$ cat config.mk
export PLATFORM = sky130hd
export DESIGN_NAME = imqp_port
export DESIGN_NICKNAME = d
export VERILOG_FILES = /design/src/imqp_pkg.sv /design/src/imqp_port.sv /design/src/imqp_buf2.sv
export SDC_FILE = /design/constraint.sdc
export NUM_CORES = 1
export LEC_CHECK = 0
export BUFFER_PORTS_ARGS = -buffer_cell sky130_fd_sc_hd__buf_4
export CAP_MARGIN = 20
export CORE_ASPECT_RATIO = 0.75
export CORE_UTILIZATION = 25
export DETAILED_ROUTE_END_ITERATION = 10
export PLACE_DENSITY_LB_ADDON = 0.3
export SLEW_MARGIN = 40
export SYNTH_ARGS = -nofsm -noshare
export SYNTH_HDL_FRONTEND = slang
export SYNTH_HIERARCHICAL = 1
export SYNTH_SLANG_ARGS = --single-unit
$ cat constraint.sdc
create_clock -name clk_sys -period 5.5 [get_ports clk_sys]
set_input_delay 1.1 -clock clk_sys [delete_from_list [all_inputs] [get_ports clk_sys]]
set_output_delay 1.1 -clock clk_sys [all_outputs]
set_load 0.02 [all_outputs]
$ cat src/imqp_pkg.sv
/*
  Package for the message-queue register port: register offsets, field
  positions, reset values and the all-ones empty answer.
  Assumes nothing beyond a SystemVerilog compiler.
*/
`default_nettype none
package imqp_pkg;
  localparam logic [11:0] OFF_OP_STATUS = 12'h030;
  localparam logic [11:0] OFF_OP_MASK   = 12'h034;
  localparam logic [11:0] OFF_INQ       = 12'h040;
  localparam logic [11:0] OFF_OUTQ      = 12'h044;
  localparam int          BIT_OP_SR     = 3;
  localparam int          BIT_OUTPOST_IRQ_MASK     = 3;
  localparam logic        RST_OUTPOST_IRQ_MASK     = 1'h1;
  localparam logic [31:0] EMPTY_WORD    = 32'hffffffff;
  localparam logic [31:0] RST_WORD      = 32'h00000000;
  localparam logic [1:0]  LIST_IN_POST  = 2'h0;
  localparam logic [1:0]  LIST_IN_FREE  = 2'h1;
  localparam logic [1:0]  LIST_OUT_POST = 2'h2;
  localparam logic [1:0]  LIST_OUT_FREE = 2'h3;
endpackage
`default_nettype wire

$ cat src/imqp_port.sv
/*
  Message-queue register port: host register writes to the two queue
  registers become local-bus writes to post lists; nothing fills the free lists, so queue register reads answer all ones.
  Assumes a simple synchronous host register port and a local memory port
  with a request/acknowledge handshake; list placement given as inputs.
*/
`default_nettype none
//////////////////////////////////////////////////////////////////////////////
module imqp_port #(
  parameter int AW    = 32,
  parameter int DEPTH = 16
) (
  // clock and reset
  input  wire logic          clk_sys,
  input  wire logic          arst_n,
  // host register port
  input  wire logic          reg_sel,
  input  wire logic          reg_wr,
  input  wire logic [11:0]   reg_addr,
  input  wire logic [31:0]   reg_wdata,
  output logic               reg_done,
  output logic               reg_retry,
  output logic [31:0]        reg_rdata,
  // list placement
  input  wire logic [AW-1:0] in_post_base,
  input  wire logic [AW-1:0] in_free_base,
  input  wire logic [AW-1:0] out_post_base,
  input  wire logic [AW-1:0] out_free_base,
  // local memory port
  output logic               mem_req,
  output logic               mem_wr,
  output logic [AW-1:0]      mem_addr,
  output logic [31:0]        mem_wdata,
  input  wire logic          mem_ack,
  input  wire logic [31:0]   mem_rdata,
  // interrupt
  output logic               outpost_irq
);
  localparam int PW = $clog2(DEPTH);
  typedef enum logic [1:0] {
    IMQP_IDLE = 2'b00,
    IMQP_WR   = 2'b01,
    IMQP_RD   = 2'b10
  } imqp_state_t;

  imqp_state_t   state;
  logic [PW-1:0] ptr [4];
  logic [PW:0]   fill [4];
  logic          outpost_irq_mask;
  logic          pend_in;
  logic          pend_out;
  logic          rd_list_out;
  logic          is_inq;
  logic          is_outq;
  logic          hit_pend;
  logic          buf_in_ready;
  logic          buf_valid;
  logic [32:0]   buf_data;
  logic          next_buf_valid;
  logic          wr_done;
  logic [1:0]    wr_list;
  logic          outpost_service_request;

  assign is_inq   = reg_sel && (reg_addr == imqp_pkg::OFF_INQ);
  assign is_outq  = reg_sel && (reg_addr == imqp_pkg::OFF_OUTQ);
  assign hit_pend = (is_inq && pend_in) || (is_outq && pend_out);
  assign next_buf_valid = reg_sel && reg_wr && !hit_pend && !reg_retry && !reg_done
                          && (is_inq || is_outq) && buf_in_ready;
  assign wr_done  = (state == IMQP_WR) && mem_ack;
  assign wr_list  = buf_data[32] ? imqp_pkg::LIST_OUT_POST : imqp_pkg::LIST_IN_POST;
  assign outpost_service_request = (fill[imqp_pkg::LIST_OUT_POST] != '0);

  imqp_buf2 #(.W(33)) u_buf (
    .clk_sys   (clk_sys),
    .arst_n    (arst_n),
    .in_valid  (next_buf_valid),
    .in_ready  (buf_in_ready),
    .in_data   ({is_outq, reg_wdata}),
    .out_valid (buf_valid),
    .out_ready (wr_done),
    .out_data  (buf_data)
  );

  //////////////////////////////////////////////////////////////////////////
  // pending flags per queue register
  always_ff @(posedge clk_sys or negedge arst_n)
  begin
    if (!arst_n)
    begin
      pend_in  <= 1'h0;
      pend_out <= 1'h0;
    end
    else
    begin
      // cleared when local write completes; new post wins
      if (wr_done && !buf_data[32])
        pend_in <= 1'h0;
      if (wr_done && buf_data[32])
        pend_out <= 1'h0;
      if (next_buf_valid && is_inq)
        pend_in <= 1'h1;
      if (next_buf_valid && is_outq)
        pend_out <= 1'h1;
    end
  end

  //////////////////////////////////////////////////////////////////////////
  // local memory sequencer
  always_ff @(posedge clk_sys or negedge arst_n)
  begin
    if (!arst_n)
    begin
      state       <= IMQP_IDLE;
      mem_req     <= 1'h0;
      mem_wr      <= 1'h0;
      mem_addr    <= '0;
      mem_wdata   <= imqp_pkg::RST_WORD;
      rd_list_out <= 1'h0;
    end
    else
    begin
      unique case (state)
        IMQP_IDLE:
        begin
          if (buf_valid)
          begin
            // write word at post list top
            state     <= IMQP_WR;
            mem_req   <= 1'h1;
            mem_wr    <= 1'h1;
            mem_wdata <= buf_data[31:0];
            mem_addr  <= (buf_data[32] ? out_post_base : in_post_base)
                         + AW'({ptr[wr_list], 2'h0});
          end
          else if (reg_sel && !reg_wr && !reg_done && !reg_retry && !hit_pend
                   && (is_inq || is_outq)
                   && fill[is_outq ? imqp_pkg::LIST_OUT_FREE : imqp_pkg::LIST_IN_FREE] != '0)
          begin
            state       <= IMQP_RD;
            mem_req     <= 1'h1;
            mem_wr      <= 1'h0;
            rd_list_out <= is_outq;
            mem_addr    <= (is_outq ? out_free_base : in_free_base)
                           + AW'({ptr[is_outq ? imqp_pkg::LIST_OUT_FREE
                                              : imqp_pkg::LIST_IN_FREE], 2'h0});
          end
        end
        IMQP_WR, IMQP_RD:
        begin
          if (mem_ack)
          begin
            state   <= IMQP_IDLE;
            mem_req <= 1'h0;
            mem_wr  <= 1'h0;
          end
        end
        default:
          state <= IMQP_IDLE;
      endcase
    end
  end

  //////////////////////////////////////////////////////////////////////////
  // list pointers and occupancy
  always_ff @(posedge clk_sys or negedge arst_n)
  begin
    if (!arst_n)
    begin
      for (int i = 0; i < 4; i++)
      begin
        ptr[i]  <= '0;
        fill[i] <= '0;
      end
    end
    else
    begin
      // advance top after write, wraps at list depth
      if (wr_done)
      begin
        ptr[wr_list] <= ptr[wr_list] + PW'(1);
        if (fill[wr_list] != (PW+1)'(DEPTH))
          fill[wr_list] <= fill[wr_list] + (PW+1)'(1);
      end
      if ((state == IMQP_RD) && mem_ack)
      begin
        ptr[{rd_list_out, 1'h1}]  <= ptr[{rd_list_out, 1'h1}] + PW'(1);
        fill[{rd_list_out, 1'h1}] <= fill[{rd_list_out, 1'h1}] - (PW+1)'(1);
      end
    end
  end

  //////////////////////////////////////////////////////////////////////////
  // host register answers
  always_ff @(posedge clk_sys or negedge arst_n)
  begin
    if (!arst_n)
    begin
      reg_done  <= 1'h0;
      reg_retry <= 1'h0;
      reg_rdata <= imqp_pkg::RST_WORD;
    end
    else
    begin
      reg_done  <= 1'h0;
      reg_retry <= 1'h0;
      reg_rdata <= imqp_pkg::RST_WORD;
      if (reg_sel && !reg_done && !reg_retry)
      begin
        if ((is_inq || is_outq) && (hit_pend || (reg_wr && !buf_in_ready)))
          reg_retry <= 1'h1;
        else if ((is_inq || is_outq) && reg_wr)
          reg_done <= 1'h1;
        else if (is_inq || is_outq)
        begin
          if (fill[is_outq ? imqp_pkg::LIST_OUT_FREE : imqp_pkg::LIST_IN_FREE] == '0)
          begin
            // empty free list reads all ones
            reg_done  <= 1'h1;
            reg_rdata <= imqp_pkg::EMPTY_WORD;
          end
          else if ((state == IMQP_RD) && mem_ack)
          begin
            reg_done  <= 1'h1;
            reg_rdata <= mem_rdata;
          end
        end
        else
        begin
          reg_done <= 1'h1;
          if (reg_addr == imqp_pkg::OFF_OP_STATUS)
            reg_rdata[imqp_pkg::BIT_OP_SR] <= outpost_service_request;
          else if (reg_addr == imqp_pkg::OFF_OP_MASK)
            reg_rdata[imqp_pkg::BIT_OUTPOST_IRQ_MASK] <= outpost_irq_mask;
        end
      end
    end
  end

  //////////////////////////////////////////////////////////////////////////
  // interrupt mask and request
  always_ff @(posedge clk_sys or negedge arst_n)
  begin
    if (!arst_n)
    begin
      outpost_irq_mask <= imqp_pkg::RST_OUTPOST_IRQ_MASK;
      outpost_irq      <= 1'h0;
    end
    else
    begin
      if (reg_sel && reg_wr && !reg_done && reg_addr == imqp_pkg::OFF_OP_MASK)
        outpost_irq_mask <= reg_wdata[imqp_pkg::BIT_OUTPOST_IRQ_MASK];
      outpost_irq <= outpost_service_request && !outpost_irq_mask;
    end
  end
endmodule
`default_nettype wire

$ cat src/imqp_buf2.sv
/*
  Two-entry valid/ready buffer carrying forwarded post writes.
  Assumes a single clock and an active-low asynchronous reset.
*/
`default_nettype none
module imqp_buf2 #(
  parameter int W = 32
) (
  // clock and reset
  input  wire logic         clk_sys,
  input  wire logic         arst_n,
  // fill side
  input  wire logic         in_valid,
  output logic              in_ready,
  input  wire logic [W-1:0] in_data,
  // drain side
  output logic              out_valid,
  input  wire logic         out_ready,
  output logic [W-1:0]      out_data
);
  logic [W-1:0] mem [2];
  logic         rd_ptr;
  logic         wr_ptr;
  logic [1:0]   count;
  logic         do_wr;
  logic         do_rd;

  assign in_ready  = (count != 2'h2);
  assign out_valid = (count != 2'h0);
  assign out_data  = mem[rd_ptr];
  assign do_wr     = in_valid && in_ready;
  assign do_rd     = out_valid && out_ready;

  always_ff @(posedge clk_sys or negedge arst_n)
  begin
    if (!arst_n)
    begin
      rd_ptr <= 1'h0;
      wr_ptr <= 1'h0;
      count  <= 2'h0;
    end
    else
    begin
      if (do_wr)
        wr_ptr <= ~wr_ptr;
      if (do_rd)
        rd_ptr <= ~rd_ptr;
      count <= count + {1'h0, do_wr} - {1'h0, do_rd};
    end
  end

  always_ff @(posedge clk_sys)
  begin
    if (do_wr)
      mem[wr_ptr] <= in_data;
  end
endmodule
`default_nettype wire

==> impl_metrics.yaml <==
global_route:
  grt_max_degree: 58
  antenna_found_initial: 0
  grt_use_total: 0.158
  grt_pass1_wl_mm: 57.6
  grt_pass1_vias: 9600
  grt-ovfl-total: 0
clocking:
  cts_tree: "built"
  numClockSinks: 213
  root_buffer: "clkbuf_16"
  clk_latency_ns: 0.52
  postCtsSetupBuffers: 0
  clkSlewWorstSetupHoldPaths_ns: 0.06
  clk_path_buf_depth: 3
  cts_hold_buf: 0
  htreeDepth: 1
  cts_buffers: 25
  cts-resized-gates: 0
sta:
  post-route-min-period_ns: 4.35
  hold_violations: 0
  finClkSkew_ns: 0.0175
  drv_slew: 0
  hold-worst-slack_ns: 0.466
  relSlewSlack: 0.457
  period_share: 0.791
  rsz0062_at_grt: "false"
  tightestPinTransition_ns: 0.812
  fmax_ghz: 0.230
  setup_viol: 0
  tns_ns: 0
yosys:
  ys_seq_area_frac: 0.495
  syn-num-nets: 1343
  avgSynthCellArea_sq_um: 10.3
  async_flop_share: 0.690
  synth_ff_type: "dfrtp_1"
  synth_seq_cells: 213
  syn_inst: 1114
  synth_cell_types: 69
  syn_area_sq_um: 11400
  synth_warnings: 6
  synth_edf_count: 66
route:
  drt_iter0_drc: 694
  wl_mm: 37.3
  drc: 0
  dr.pass1.iters: 5
  avgViaCountPerCell: 4.71
  detail_route.wl_per_cell_um: 18.5
  antenna_left: 0
  dr_total_vias: 9489
critical_path:
  cpPeakStageDelay_ns: 0.53
  path_common_cell: "nand2_1"
  required_ns: 5.88
  critical_path_class: "in -> reg"
  cp_top_family: "simple AND/OR/NAND/NOR gates"
  slowest_stage: "or4_4"
  endpoint_kind: "flip-flop"
  path_cells: "buf_4 -> nor4_4 -> nand2_1 -> nor2_1 -> and2_1 -> nand2_1 -> nand2_1 -> ha_1 -> fa_1 -> a21o_1 -> a21oi_1 -> buf_4 -> or4_4 -> and2_4 -> or4_1 -> nand2_1 -> o31ai_1"
  critPathBufInv: 2
  worstPathArrival_ns: 4.73
  cp-start-kind: "input port"
  critPathMaxFanout: 9
layout:
  final_core_util: 0.338
  layout_common_cells: "324 x buf_4, 238 x nand2_1, 145 x dfrtp_1, 66 x edfxtp_1, 60 x mux2i_1"
  diodes: 0
  fin_cells: 2016
  final_common_cell: "buf_4"
  fin_nets: 1641
  area_delta_synth_final_pct: 32.9
  drive_above_1_share: 0.308
pwr:
  clkPwrFrac: 0.411
  pwr-share-comb: 0.136
  ir_drop_mv: 0.144
  switchingPower_uw: 952
  p_leak_uw: 0.00684
  power_switching_share: 0.251
  p_int_uw: 2840
  seqPwrFrac: 0.453
  powerDensity_nw_per_um2: 250
status:
  outcome: "finished clean"
floorplanning:
  dieArea_sq_um: 46600
  pin_count: 310
  fp.coreArea_sq_um: 44900
  dieHeight_um: 187
  rows: 67
  fp.dieW_um: 249
  initial_core_util: 0.255
job:
  cap_violations: 0
placed_design:
  port-buffer-count: 309
  place_inst: 1971
  gp_congestion: 0.892
  dp_hpwl_mm: 28.2
hold_path:
  min-delay-path-class: "reg -> reg"
[sequential cells by signal (all words and copies together), names as in the netlist, 2 cells and up]
| name | count |
|---|---|
| mem_addr | 32 |
| state | 2 |
| reg_rdata | 32 |
| u_buf/mem | 66 |
| mem_wdata | 32 |
| fill | 20 |
| ptr | 16 |
| u_buf/count | 2 |
[cells by family after synthesis]
| kind of cell | after synthesis | synth area share |
|---|---|---|
| adder cells (fa/ha/maj) | 20 | 0.0232 |
| XOR/XNOR | 77 | 0.0590 |
| multiplexers | 121 | 0.122 |
| AND/OR/NAND/NOR | 434 | 0.178 |
| buffers and inverters | 75 | 0.0293 |
| AO/OA/AOI/OAI | 174 | 0.0933 |
| flip-flops | 213 | 0.495 |
[through the flow]
step           power (uW)  worst slack, ns  instance area [sq um]
6_report             3790             1.15                  15200
5_1_grt              3970            0.937                  15200
3_3_place_gp         2250            0.741                  14400
2_1_floorplan        1960             1.03                  11400
3_5_place_dp         2260            0.639                  14400
4_1_cts              3860             1.18                  15200
[power groups by stage]
stage                     Combinational, uW  Clock (uW)  Sequential (uW)
final                                   516        1560             1720
after global routing                    560        1680             1720
after CTS                               519        1620             1720
after detailed placement                517           0             1750
after global placement                  511           0             1740
after floorplan                         173           0             1780
[routing by layer]
metal | GRT usage | part of all wire | vias up
li1 | - | - | 4539
met1 | 0.234 | 0.49 | 4634
met2 | 0.231 | 0.43 | 276
met3 | 0.0367 | 0.063 | 40
met4 | 0.0366 | 0.020 | 0
met5 | 0 | 0 | -
[area by class of cell]
cell class / instances / area (sq um)
sequential: 213 / 5660
inverter: 20 / 75.1
fill: 4618 / 29700
tap: 586 / 733
clock inverter: 4 / 48.8
clock buffer: 41 / 706
multi-input combinational: 826 / 5500
timing repair buffer: 326 / 2470
[cells in the mapped netlist, types with 5 or more instances]
cell type | count | area, sq um
buf_6 | 5 | 56.3
dfrtp_1 | 146 | 3650
mux2i_1 | 61 | 611
mux2_4 | 29 | 435
nand2_1 | 239 | 897
nand4_1 | 19 | 119
ha_1 | 18 | 225
nor2b_1 | 5 | 31.3
inv_1 | 19 | 71.3
nor3_1 | 10 | 50.1
o211ai_1 | 9 | 67.6
o21ai_0 | 46 | 230
nor2_1 | 51 | 191
a21oi_1 | 57 | 285
xnor2_1 | 40 | 350
or4_1 | 5 | 37.5
buf_2 | 13 | 65.1
clkbuf_1 | 26 | 97.6
and3_1 | 17 | 106
a31oi_1 | 11 | 68.8
nand3_1 | 40 | 200
mux2_2 | 31 | 349
a22oi_1 | 6 | 45.0
xor2_1 | 37 | 324
a211oi_1 | 5 | 37.5
and2_1 | 11 | 68.8
buf_1 | 11 | 41.3
nand2b_1 | 6 | 37.5
o22ai_1 | 6 | 37.5
edfxtp_1 | 66 | 1980
[path summary, 6_finish.rpt]
check / depth (start not counted) / from / slack, ns / to
max: 17 / reg_addr[9] / 1.15 / mem_addr[28]$_DFFE_PN0P_
min: 1 / ptr[4]$_DFFE_PN0P_ / 0.47 / ptr[4]$_DFFE_PN0P_
max reg2reg: 9 / u_buf/rd_ptr$_DFFE_PN0P_ / 1.53 / mem_addr[14]$_DFFE_PN0P_
min reg2reg: 1 / ptr[4]$_DFFE_PN0P_ / 0.47 / ptr[4]$_DFFE_PN0P_
max in group asynchronous: 2 / arst_n / 3.85 / reg_rdata[27]$_DFF_PN0_
min in group asynchronous: 1 / arst_n / 0.54 / ptr[2]$_DFFE_PN0P_
Power figures use the tool's default switching activity.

### Action item
An exact repeat of the lines from the one containing "nand3_1 | 40 | 200" through the final line of the entries is the whole answer.

### Solution to this task
nand3_1 | 40 | 200
mux2_2 | 31 | 349
a22oi_1 | 6 | 45.0
xor2_1 | 37 | 324
a211oi_1 | 5 | 37.5
and2_1 | 11 | 68.8
buf_1 | 11 | 41.3
nand2b_1 | 6 | 37.5
o22ai_1 | 6 | 37.5
edfxtp_1 | 66 | 1980
[path summary, 6_finish.rpt]
check / depth (start not counted) / from / slack, ns / to
max: 17 / reg_addr[9] / 1.15 / mem_addr[28]$_DFFE_PN0P_
min: 1 / ptr[4]$_DFFE_PN0P_ / 0.47 / ptr[4]$_DFFE_PN0P_
max reg2reg: 9 / u_buf/rd_ptr$_DFFE_PN0P_ / 1.53 / mem_addr[14]$_DFFE_PN0P_
min reg2reg: 1 / ptr[4]$_DFFE_PN0P_ / 0.47 / ptr[4]$_DFFE_PN0P_
max in group asynchronous: 2 / arst_n / 3.85 / reg_rdata[27]$_DFF_PN0_
min in group asynchronous: 1 / arst_n / 0.54 / ptr[2]$_DFFE_PN0P_
Power figures use the tool's default switching activity.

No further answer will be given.